§ **Requirement**
Lines holding the string "instances": copy each one from the listing below.

The data Start Marker

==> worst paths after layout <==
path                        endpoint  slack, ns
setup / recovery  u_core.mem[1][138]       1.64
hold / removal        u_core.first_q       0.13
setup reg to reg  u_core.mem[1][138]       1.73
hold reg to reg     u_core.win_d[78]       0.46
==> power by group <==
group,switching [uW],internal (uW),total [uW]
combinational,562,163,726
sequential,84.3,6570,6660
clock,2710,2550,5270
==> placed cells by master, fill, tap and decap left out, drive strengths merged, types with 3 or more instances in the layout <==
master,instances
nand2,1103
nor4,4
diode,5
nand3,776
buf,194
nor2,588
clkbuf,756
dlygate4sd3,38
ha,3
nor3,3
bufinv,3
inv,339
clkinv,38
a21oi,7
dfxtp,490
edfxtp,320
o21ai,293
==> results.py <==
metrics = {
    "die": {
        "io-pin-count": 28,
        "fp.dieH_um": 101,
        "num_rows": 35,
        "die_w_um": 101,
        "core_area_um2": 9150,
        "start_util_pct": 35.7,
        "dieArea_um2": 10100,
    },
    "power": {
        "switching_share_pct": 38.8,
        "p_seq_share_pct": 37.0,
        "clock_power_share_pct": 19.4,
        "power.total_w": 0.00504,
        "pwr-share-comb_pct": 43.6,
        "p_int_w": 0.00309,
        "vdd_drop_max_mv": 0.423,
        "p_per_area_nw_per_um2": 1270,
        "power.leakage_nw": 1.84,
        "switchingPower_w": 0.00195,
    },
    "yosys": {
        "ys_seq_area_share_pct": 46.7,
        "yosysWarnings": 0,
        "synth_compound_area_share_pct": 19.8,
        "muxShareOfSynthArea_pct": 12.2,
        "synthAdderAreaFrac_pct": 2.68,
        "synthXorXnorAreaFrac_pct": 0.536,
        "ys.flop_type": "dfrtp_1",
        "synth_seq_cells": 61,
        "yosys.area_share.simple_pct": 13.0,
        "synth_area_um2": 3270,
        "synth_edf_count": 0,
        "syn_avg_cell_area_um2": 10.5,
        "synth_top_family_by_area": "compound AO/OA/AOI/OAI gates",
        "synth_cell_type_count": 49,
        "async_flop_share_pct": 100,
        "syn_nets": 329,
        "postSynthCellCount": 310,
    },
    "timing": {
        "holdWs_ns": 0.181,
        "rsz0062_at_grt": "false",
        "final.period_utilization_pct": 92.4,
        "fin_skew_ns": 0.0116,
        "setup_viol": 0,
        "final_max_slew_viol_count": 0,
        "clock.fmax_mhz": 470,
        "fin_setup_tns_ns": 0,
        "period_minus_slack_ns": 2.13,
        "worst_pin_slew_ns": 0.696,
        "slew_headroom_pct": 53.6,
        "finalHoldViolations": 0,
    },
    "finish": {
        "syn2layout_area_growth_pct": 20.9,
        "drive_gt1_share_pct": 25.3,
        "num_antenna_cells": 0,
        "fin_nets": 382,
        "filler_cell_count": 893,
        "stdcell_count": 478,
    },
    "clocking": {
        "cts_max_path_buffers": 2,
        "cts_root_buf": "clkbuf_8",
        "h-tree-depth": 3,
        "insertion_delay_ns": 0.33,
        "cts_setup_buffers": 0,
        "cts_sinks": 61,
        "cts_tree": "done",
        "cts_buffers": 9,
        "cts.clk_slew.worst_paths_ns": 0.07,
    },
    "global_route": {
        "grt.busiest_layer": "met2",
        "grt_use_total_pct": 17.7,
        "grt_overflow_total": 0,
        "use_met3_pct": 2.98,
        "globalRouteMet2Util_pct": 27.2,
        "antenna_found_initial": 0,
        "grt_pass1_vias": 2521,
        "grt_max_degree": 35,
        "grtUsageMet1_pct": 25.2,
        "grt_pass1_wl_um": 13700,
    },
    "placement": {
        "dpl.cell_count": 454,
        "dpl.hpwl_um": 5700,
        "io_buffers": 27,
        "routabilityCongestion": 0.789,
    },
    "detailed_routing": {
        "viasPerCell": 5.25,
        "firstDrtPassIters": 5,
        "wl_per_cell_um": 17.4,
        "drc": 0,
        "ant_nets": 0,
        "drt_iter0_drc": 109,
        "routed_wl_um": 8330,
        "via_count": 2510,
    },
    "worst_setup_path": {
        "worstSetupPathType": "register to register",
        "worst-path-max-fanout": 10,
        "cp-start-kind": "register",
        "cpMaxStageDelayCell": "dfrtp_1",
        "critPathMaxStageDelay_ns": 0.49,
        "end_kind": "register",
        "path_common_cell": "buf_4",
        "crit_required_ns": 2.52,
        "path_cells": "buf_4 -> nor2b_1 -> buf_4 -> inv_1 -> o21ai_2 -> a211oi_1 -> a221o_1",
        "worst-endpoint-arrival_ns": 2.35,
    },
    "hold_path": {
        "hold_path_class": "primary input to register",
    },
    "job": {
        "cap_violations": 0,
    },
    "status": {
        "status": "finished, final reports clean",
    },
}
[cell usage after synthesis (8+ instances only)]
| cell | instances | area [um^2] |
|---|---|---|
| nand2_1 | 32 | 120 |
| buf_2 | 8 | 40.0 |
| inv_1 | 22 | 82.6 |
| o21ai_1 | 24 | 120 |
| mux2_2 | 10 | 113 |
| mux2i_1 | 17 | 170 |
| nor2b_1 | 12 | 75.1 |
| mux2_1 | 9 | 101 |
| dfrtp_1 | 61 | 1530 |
## src/rtl/lsu_mem_ctrl.sv

```systemverilog
// RISC-V load/store unit: turns byte-addressed loads/stores into word accesses on a
// lane-masked data memory, splitting misaligned accesses and merging sub-word stores.
module lsu_mem_ctrl #(
    parameter int unsigned ADDR_WIDTH = 15
) (
    input  logic        clk,
    input  logic        rst_n,
    input  logic        req_valid,
    output logic        req_ready,
    input  logic        req_we,
    input  logic [2:0]  req_funct3,
    input  logic [31:0] req_addr,
    input  logic [31:0] req_wdata,
    output logic        resp_valid,
    output logic [31:0] resp_rdata,
    output logic        resp_err,
    output logic [3:0]  wmem,
    output logic [4:0]  rmem,
    output logic [31:0] mem_addr,
    output logic [31:0] store_data,
    input  logic [31:0] load_data
);
    typedef enum logic [2:0] {
        S_IDLE, S_LD, S_RD_A, S_RD_B, S_WR_A, S_WR_B, S_RESP
    } state_t;

    state_t      state_q, state_d;
    logic        we_q, we_d;
    logic [2:0]  f3_q, f3_d;
    logic [31:0] addr_q, addr_d, wdata_q, wdata_d;
    logic [31:0] word_a_q, word_a_d, word_b_q, word_b_d;
    logic        req_ready_q, req_ready_d, resp_valid_q, resp_valid_d, resp_err_q, resp_err_d;
    logic [31:0] resp_rdata_q, resp_rdata_d, mem_addr_q, mem_addr_d, store_data_q, store_data_d;
    logic [3:0]  wmem_q, wmem_d;
    logic [4:0]  rmem_q, rmem_d;

    logic        accept, span, direct, aligned_sw, bad_f3, bad_range, err;
    logic [1:0]  off;
    logic [29:0] wa;
    logic [2:0]  nbytes;
    logic [3:0]  bmask, lane4;
    logic [7:0]  lane8;
    logic [30:0] last_word;
    logic [31:0] rd_a, rd_b, ld_val;
    logic [63:0] pair, shifted, wmask64, wdata64, merged;

    // Request latch, access geometry and legality
    always_comb begin
        accept  = req_valid & req_ready_q;
        we_d    = accept ? req_we     : we_q;
        f3_d    = accept ? req_funct3 : f3_q;
        addr_d  = accept ? req_addr   : addr_q;
        wdata_d = accept ? req_wdata  : wdata_q;

        off = addr_d[1:0];
        wa  = addr_d[31:2];
        unique case (f3_d[1:0])
            2'b00:   begin nbytes = 3'd1; bmask = 4'b0001; end
            2'b01:   begin nbytes = 3'd2; bmask = 4'b0011; end
            default: begin nbytes = 3'd4; bmask = 4'b1111; end
        endcase
        lane4      = bmask << off;
        span       = (3'(off) + nbytes) > 3'd4;
        direct     = (f3_d[1:0] == 2'b00) || ((f3_d[1:0] == 2'b01) && !off[0]) || (off == 2'b00);
        aligned_sw = (f3_d[1:0] == 2'b10) && (off == 2'b00);
        bad_f3     = we_d ? (f3_d[2] || (f3_d[1:0] == 2'b11))
                          : ((f3_d[1:0] == 2'b11) || (f3_d == 3'b110));
        last_word  = {1'b0, wa} + 31'(span);
        bad_range  = (last_word >> ADDR_WIDTH) != 31'd0;
        err        = bad_f3 | bad_range;
    end

    // Word buffers, load assembly and store merge over the two-word window {B, A}
    always_comb begin
        rd_a     = (state_q == S_RD_A) ? load_data : word_a_q;
        rd_b     = (state_q == S_RD_B) ? load_data : word_b_q;
        word_a_d = rd_a;
        word_b_d = rd_b;
        pair     = {rd_b, rd_a};
        shifted  = pair >> {off, 3'b000};
        unique case (f3_d)
            3'b000:  ld_val = {{24{shifted[7]}}, shifted[7:0]};
            3'b100:  ld_val = {24'd0, shifted[7:0]};
            3'b001:  ld_val = {{16{shifted[15]}}, shifted[15:0]};
            3'b101:  ld_val = {16'd0, shifted[15:0]};
            default: ld_val = shifted[31:0];
        endcase
        lane8 = 8'(bmask) << off;
        for (int i = 0; i < 8; i++) begin
            wmask64[8*i +: 8] = {8{lane8[i]}};
        end
        wdata64 = (64'(wdata_d) << {off, 3'b000}) & wmask64;
        merged  = (pair & ~wmask64) | wdata64;
    end

    // Next state and registered outputs decoded from the next state
    always_comb begin
        state_d      = state_q;
        resp_valid_d = 1'b0;
        resp_err_d   = 1'b0;
        resp_rdata_d = 32'd0;
        wmem_d       = 4'd0;
        rmem_d       = 5'd0;
        mem_addr_d   = 32'd0;
        store_data_d = 32'd0;

        unique case (state_q)
            S_IDLE: if (accept) begin
                if (err)        state_d = S_RESP;
                else if (!we_d) state_d = direct ? S_LD : S_RD_A;
                else            state_d = aligned_sw ? S_WR_A : S_RD_A;
            end
            S_LD:    state_d = S_RESP;
            S_RD_A:  state_d = span ? S_RD_B : (we_q ? S_WR_A : S_RESP);
            S_RD_B:  state_d = we_q ? S_WR_A : S_RESP;
            S_WR_A:  state_d = span ? S_WR_B : S_RESP;
            S_WR_B:  state_d = S_RESP;
            S_RESP:  state_d = S_IDLE;
            default: state_d = S_IDLE;
        endcase

        req_ready_d = (state_d == S_IDLE);
        unique case (state_d)
            S_LD: begin
                rmem_d     = {~f3_d[2] & (f3_d[1:0] != 2'b10), lane4};
                mem_addr_d = {2'b00, wa};
            end
            S_RD_A: begin
                rmem_d     = 5'b01111;
                mem_addr_d = {2'b00, wa};
            end
            S_RD_B: begin
                rmem_d     = 5'b01111;
                mem_addr_d = {2'b00, wa} + 32'd1;
            end
            S_WR_A: begin
                wmem_d       = 4'b1111;
                mem_addr_d   = {2'b00, wa};
                store_data_d = merged[31:0];
            end
            S_WR_B: begin
                wmem_d       = 4'b1111;
                mem_addr_d   = {2'b00, wa} + 32'd1;
                store_data_d = merged[63:32];
            end
            S_RESP: begin
                resp_valid_d = 1'b1;
                resp_err_d   = err;
                if (!err && !we_d) resp_rdata_d = (state_q == S_LD) ? load_data : ld_val;
            end
            default: ;
        endcase
    end

    always_ff @(posedge clk or negedge rst_n) begin
        if (!rst_n) begin
            state_q      <= S_IDLE;
            we_q         <= 1'b0;
            f3_q         <= 3'd0;
            addr_q       <= 32'd0;
            wdata_q      <= 32'd0;
            word_a_q     <= 32'd0;
            word_b_q     <= 32'd0;
            req_ready_q  <= 1'b1;
            resp_valid_q <= 1'b0;
            resp_err_q   <= 1'b0;
            resp_rdata_q <= 32'd0;
            wmem_q       <= 4'd0;
            rmem_q       <= 5'd0;
            mem_addr_q   <= 32'd0;
            store_data_q <= 32'd0;
        end else begin
            state_q      <= state_d;
            we_q         <= we_d;
            f3_q         <= f3_d;
            addr_q       <= addr_d;
            wdata_q      <= wdata_d;
            word_a_q     <= word_a_d;
            word_b_q     <= word_b_d;
            req_ready_q  <= req_ready_d;
            resp_valid_q <= resp_valid_d;
            resp_err_q   <= resp_err_d;
            resp_rdata_q <= resp_rdata_d;
            wmem_q       <= wmem_d;
            rmem_q       <= rmem_d;
            mem_addr_q   <= mem_addr_d;
            store_data_q <= store_data_d;
        end
    end

    assign req_ready  = req_ready_q;
    assign resp_valid = resp_valid_q;
    assign resp_err   = resp_err_q;
    assign resp_rdata = resp_rdata_q;
    assign wmem       = wmem_q;
    assign rmem       = rmem_q;
    assign mem_addr   = mem_addr_q;
    assign store_data = store_data_q;
endmodule

```
--- src/rtl/pu_accum.sv ---
// Accumulator PU: two-stage pipeline forming signed running sums with sticky INVALID.
// Optional macro PU_ACCUM_SATURATE_EN makes negation/add overflow saturate instead of wrap.
module pu_accum #(
    parameter int unsigned DATA_WIDTH = 32,
    parameter int unsigned ATTR_WIDTH = 4,
    parameter int unsigned INVALID    = 0
) (
    input  logic                  clk,
    input  logic                  rst,
    input  logic                  signal_wr,
    input  logic                  signal_init,
    input  logic                  signal_neg,
    input  logic [DATA_WIDTH-1:0] data_in,
    input  logic [ATTR_WIDTH:0]   attr_in,
    input  logic                  signal_oe,
    output logic [DATA_WIDTH-1:0] data_out,
    output logic [ATTR_WIDTH:0]   attr_out
);

    localparam logic [DATA_WIDTH-1:0] MIN_VAL = {1'b1, {(DATA_WIDTH-1){1'b0}}};
    localparam logic [DATA_WIDTH-1:0] MAX_VAL = {1'b0, {(DATA_WIDTH-1){1'b1}}};

    logic [DATA_WIDTH-1:0] op_q;
    logic                  opinv_q;
    logic                  init_q;
    logic                  neg_q;
    logic                  wr_q;

    logic [DATA_WIDTH-1:0] acc;
    logic                  inv;

    logic [DATA_WIDTH-1:0] operand_raw;
    logic [DATA_WIDTH-1:0] operand;
    logic                  neg_ovf;
    logic [DATA_WIDTH-1:0] sum_raw;
    logic [DATA_WIDTH-1:0] sum_res;
    logic                  add_ovf;
    logic                  attr_unused;

    // Only the INVALID bit of attr_in carries meaning.
    assign attr_unused = ^attr_in;

    always_ff @(posedge clk or posedge rst) begin
        if (rst) begin
            op_q    <= '0;
            opinv_q <= 1'b0;
            init_q  <= 1'b0;
            neg_q   <= 1'b0;
            wr_q    <= 1'b0;
        end else begin
            wr_q <= signal_wr;
            if (signal_wr) begin
                op_q    <= data_in;
                opinv_q <= attr_in[INVALID];
                init_q  <= signal_init;
                neg_q   <= signal_neg;
            end
        end
    end

    assign operand_raw = neg_q ? (~op_q + 1'b1) : op_q;
    assign neg_ovf     = neg_q && (op_q == MIN_VAL);

    assign sum_raw = acc + operand;
    assign add_ovf = (acc[DATA_WIDTH-1] == operand[DATA_WIDTH-1]) &&
                     (sum_raw[DATA_WIDTH-1] != acc[DATA_WIDTH-1]);

`ifdef PU_ACCUM_SATURATE_EN
    // The saturated operand feeds the adder, so -MIN contributes +MAX.
    assign operand = neg_ovf ? MAX_VAL : operand_raw;
    assign sum_res = add_ovf ? (acc[DATA_WIDTH-1] ? MIN_VAL : MAX_VAL) : sum_raw;
`else
    assign operand = operand_raw;
    assign sum_res = sum_raw;
`endif

    always_ff @(posedge clk or posedge rst) begin
        if (rst) begin
            acc <= '0;
            inv <= 1'b0;
        end else if (wr_q) begin
            if (init_q) begin
                acc <= operand;
                inv <= opinv_q | neg_ovf;
            end else begin
                acc <= sum_res;
                inv <= inv | opinv_q | neg_ovf | add_ovf;
            end
        end
    end

    always_comb begin
        data_out          = signal_oe ? acc : '0;
        attr_out          = '0;
        attr_out[INVALID] = signal_oe & inv;
    end

endmodule
$ cat src/rtl/useq_controller.sv
// Run/halt controller for a 4-bit microsequencer with a writable control store
// and two writable dispatch tables (D1/D2). Tables are writable only while idle.
module useq_controller #(
  parameter int UPC_W = 4,
  parameter int INP_W = 2,
  parameter int BC_W  = 3
) (
  input  logic             clk,
  input  logic             rst_n,
  input  logic             start,
  input  logic [INP_W-1:0] inp,
  input  logic             inp_valid,
  input  logic             ucode_we,
  input  logic [UPC_W-1:0] ucode_addr,
  input  logic [BC_W-1:0]  ucode_data,
  input  logic             disp_we,
  input  logic             disp_sel,
  input  logic [INP_W-1:0] disp_addr,
  input  logic [UPC_W-1:0] disp_data,
  output logic [UPC_W-1:0] upc,
  output logic             busy,
  output logic             done,
  output logic             stall,
  output logic             cfg_err
);

  localparam int N_UC = 2 ** UPC_W;
  localparam int N_D  = 2 ** INP_W;

  localparam logic [BC_W-1:0] BC_SEQ   = BC_W'(0);
  localparam logic [BC_W-1:0] BC_DISP1 = BC_W'(1);
  localparam logic [BC_W-1:0] BC_DISP2 = BC_W'(2);
  localparam logic [BC_W-1:0] BC_END   = BC_W'(3);
  localparam logic [BC_W-1:0] BC_WAIT  = BC_W'(4);

  typedef enum logic {
    MODE_IDLE,
    MODE_RUN
  } mode_t;

  mode_t            r_mode;
  logic [UPC_W-1:0] r_upc;
  logic             r_wr_rej;
  logic [BC_W-1:0]  r_ucode [N_UC];
  logic [UPC_W-1:0] r_d1    [N_D];
  logic [UPC_W-1:0] r_d2    [N_D];

  logic             w_run;
  logic [BC_W-1:0]  w_code;
  logic             w_illegal;
  logic             w_end;
  logic             w_gated;
  logic [UPC_W-1:0] w_upc_step;

  function automatic logic [BC_W-1:0] ucode_dflt(input int idx);
    case (idx)
      0, 1, 4, 5: return BC_SEQ;
      2:          return BC_DISP1;
      6:          return BC_DISP2;
      8:          return BC_WAIT;
      default:    return BC_END;
    endcase
  endfunction

  function automatic logic [UPC_W-1:0] d1_dflt(input int idx);
    case (idx)
      0:       return UPC_W'(4);
      1:       return UPC_W'(6);
      default: return UPC_W'(8);
    endcase
  endfunction

  function automatic logic [UPC_W-1:0] d2_dflt(input int idx);
    case (idx)
      0:       return UPC_W'(7);
      1:       return UPC_W'(9);
      default: return UPC_W'(3);
    endcase
  endfunction

  assign w_run     = (r_mode == MODE_RUN);
  assign w_code    = r_ucode[r_upc];
  assign w_illegal = (w_code > BC_WAIT);
  assign w_end     = w_run && ((w_code == BC_END) || w_illegal);
  assign w_gated   = (w_code == BC_DISP1) || (w_code == BC_DISP2) || (w_code == BC_WAIT);

  always_comb begin
    w_upc_step = r_upc;
    case (w_code)
      BC_SEQ:   w_upc_step = r_upc + UPC_W'(1);
      BC_DISP1: if (inp_valid) w_upc_step = r_d1[inp];
      BC_DISP2: if (inp_valid) w_upc_step = r_d2[inp];
      BC_WAIT:  if (inp_valid) w_upc_step = r_upc + UPC_W'(1);
      default:  w_upc_step = r_upc;
    endcase
  end

  // Mode FSM; upc only leaves 0 while running, so entering RUN needs no upc update.
  always_ff @(posedge clk) begin
    if (!rst_n) begin
      r_mode   <= MODE_IDLE;
      r_upc    <= '0;
      r_wr_rej <= 1'b0;
    end else begin
      r_wr_rej <= w_run && (ucode_we || disp_we);
      case (r_mode)
        MODE_IDLE: begin
          if (start) r_mode <= MODE_RUN;
        end
        MODE_RUN: begin
          if (w_end) begin
            r_mode <= MODE_IDLE;
            r_upc  <= '0;
          end else begin
            r_upc  <= w_upc_step;
          end
        end
        default: r_mode <= MODE_IDLE;
      endcase
    end
  end

  // Table writes commit only in IDLE; reset restores the factory contents.
  always_ff @(posedge clk) begin
    if (!rst_n) begin
      for (int i = 0; i < N_UC; i++) r_ucode[i] <= ucode_dflt(i);
      for (int i = 0; i < N_D; i++) begin
        r_d1[i] <= d1_dflt(i);
        r_d2[i] <= d2_dflt(i);
      end
    end else if (!w_run) begin
      if (ucode_we) r_ucode[ucode_addr] <= ucode_data;
      if (disp_we) begin
        if (disp_sel) r_d2[disp_addr] <= disp_data;
        else          r_d1[disp_addr] <= disp_data;
      end
    end
  end

  assign upc     = r_upc;
  assign busy    = w_run;
  assign done    = w_end;
  assign stall   = w_run && w_gated && !inp_valid;
  assign cfg_err = r_wr_rej || (w_run && w_illegal);

endmodule
`config.mk`:
```
export PLATFORM = sky130hd
export DESIGN_NAME = alu_nibble_seq
export DESIGN_NICKNAME = d
export VERILOG_FILES = /design/src/rtl/alu_nibble_seq.sv
export SDC_FILE = /design/constraint.sdc
export NUM_CORES = 1
export LEC_CHECK = 0
export ABC_AREA = 1
export CELL_PAD_IN_SITES_DETAIL_PLACEMENT = 0
export CELL_PAD_IN_SITES_GLOBAL_PLACEMENT = 1
export CORE_ASPECT_RATIO = 0.75
export CORE_UTILIZATION = 33
export CTS_BUF_LIST = sky130_fd_sc_hd__clkbuf_8 sky130_fd_sc_hd__clkbuf_16
export DETAILED_ROUTE_END_ITERATION = 12
export PLACE_DENSITY = 0.89
export SLEW_MARGIN = 20
export SYNTH_ARGS = -nofsm -noshare
export SYNTH_HDL_FRONTEND = slang
export SYNTH_SLANG_ARGS = --single-unit
```
`constraint.sdc`:
```
create_clock -name clk -period 1.7 [get_ports clk]
set_input_delay 0.34 -clock clk [delete_from_list [all_inputs] [get_ports clk]]
set_output_delay 0.34 -clock clk [all_outputs]
set_load 0.01 [all_outputs]
```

The data End Marker

§ **Task solution**
==> placed cells by master, fill, tap and decap left out, drive strengths merged, types with 3 or more instances in the layout <==
master,instances
[cell usage after synthesis (8+ instances only)]
| cell | instances | area [um^2] |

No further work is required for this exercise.